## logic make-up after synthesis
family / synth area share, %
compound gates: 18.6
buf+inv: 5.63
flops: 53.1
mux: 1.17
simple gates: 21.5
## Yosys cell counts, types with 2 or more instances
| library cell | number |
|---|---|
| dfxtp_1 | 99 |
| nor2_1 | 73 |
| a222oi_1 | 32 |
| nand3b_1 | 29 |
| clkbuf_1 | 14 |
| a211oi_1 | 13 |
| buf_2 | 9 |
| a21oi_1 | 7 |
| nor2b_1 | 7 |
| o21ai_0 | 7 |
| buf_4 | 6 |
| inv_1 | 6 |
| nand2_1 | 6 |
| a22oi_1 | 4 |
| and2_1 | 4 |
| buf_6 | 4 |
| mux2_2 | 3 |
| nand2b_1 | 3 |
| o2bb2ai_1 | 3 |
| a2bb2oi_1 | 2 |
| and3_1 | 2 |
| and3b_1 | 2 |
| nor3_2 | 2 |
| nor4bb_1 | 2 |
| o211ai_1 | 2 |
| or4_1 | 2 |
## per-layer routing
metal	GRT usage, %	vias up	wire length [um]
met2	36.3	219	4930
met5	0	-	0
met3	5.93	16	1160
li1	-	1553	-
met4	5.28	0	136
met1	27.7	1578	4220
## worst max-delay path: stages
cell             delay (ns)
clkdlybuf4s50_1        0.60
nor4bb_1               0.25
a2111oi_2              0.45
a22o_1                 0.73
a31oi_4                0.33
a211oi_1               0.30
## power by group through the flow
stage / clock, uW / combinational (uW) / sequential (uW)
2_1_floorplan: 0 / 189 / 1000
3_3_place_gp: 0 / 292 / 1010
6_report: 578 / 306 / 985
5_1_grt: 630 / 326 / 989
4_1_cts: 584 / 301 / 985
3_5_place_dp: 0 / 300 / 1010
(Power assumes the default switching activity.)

* * * * * * * * *

What to work on »
Everything above from the line with "dfxtp_1 | 99 |" to the line with "## per-layer routing", both included, must be repeated exactly, and nothing outside that range.

Answer »
| dfxtp_1 | 99 |
| nor2_1 | 73 |
| a222oi_1 | 32 |
| nand3b_1 | 29 |
| clkbuf_1 | 14 |
| a211oi_1 | 13 |
| buf_2 | 9 |
| a21oi_1 | 7 |
| nor2b_1 | 7 |
| o21ai_0 | 7 |
| buf_4 | 6 |
| inv_1 | 6 |
| nand2_1 | 6 |
| a22oi_1 | 4 |
| and2_1 | 4 |
| buf_6 | 4 |
| mux2_2 | 3 |
| nand2b_1 | 3 |
| o2bb2ai_1 | 3 |
| a2bb2oi_1 | 2 |
| and3_1 | 2 |
| and3b_1 | 2 |
| nor3_2 | 2 |
| nor4bb_1 | 2 |
| o211ai_1 | 2 |
| or4_1 | 2 |
## per-layer routing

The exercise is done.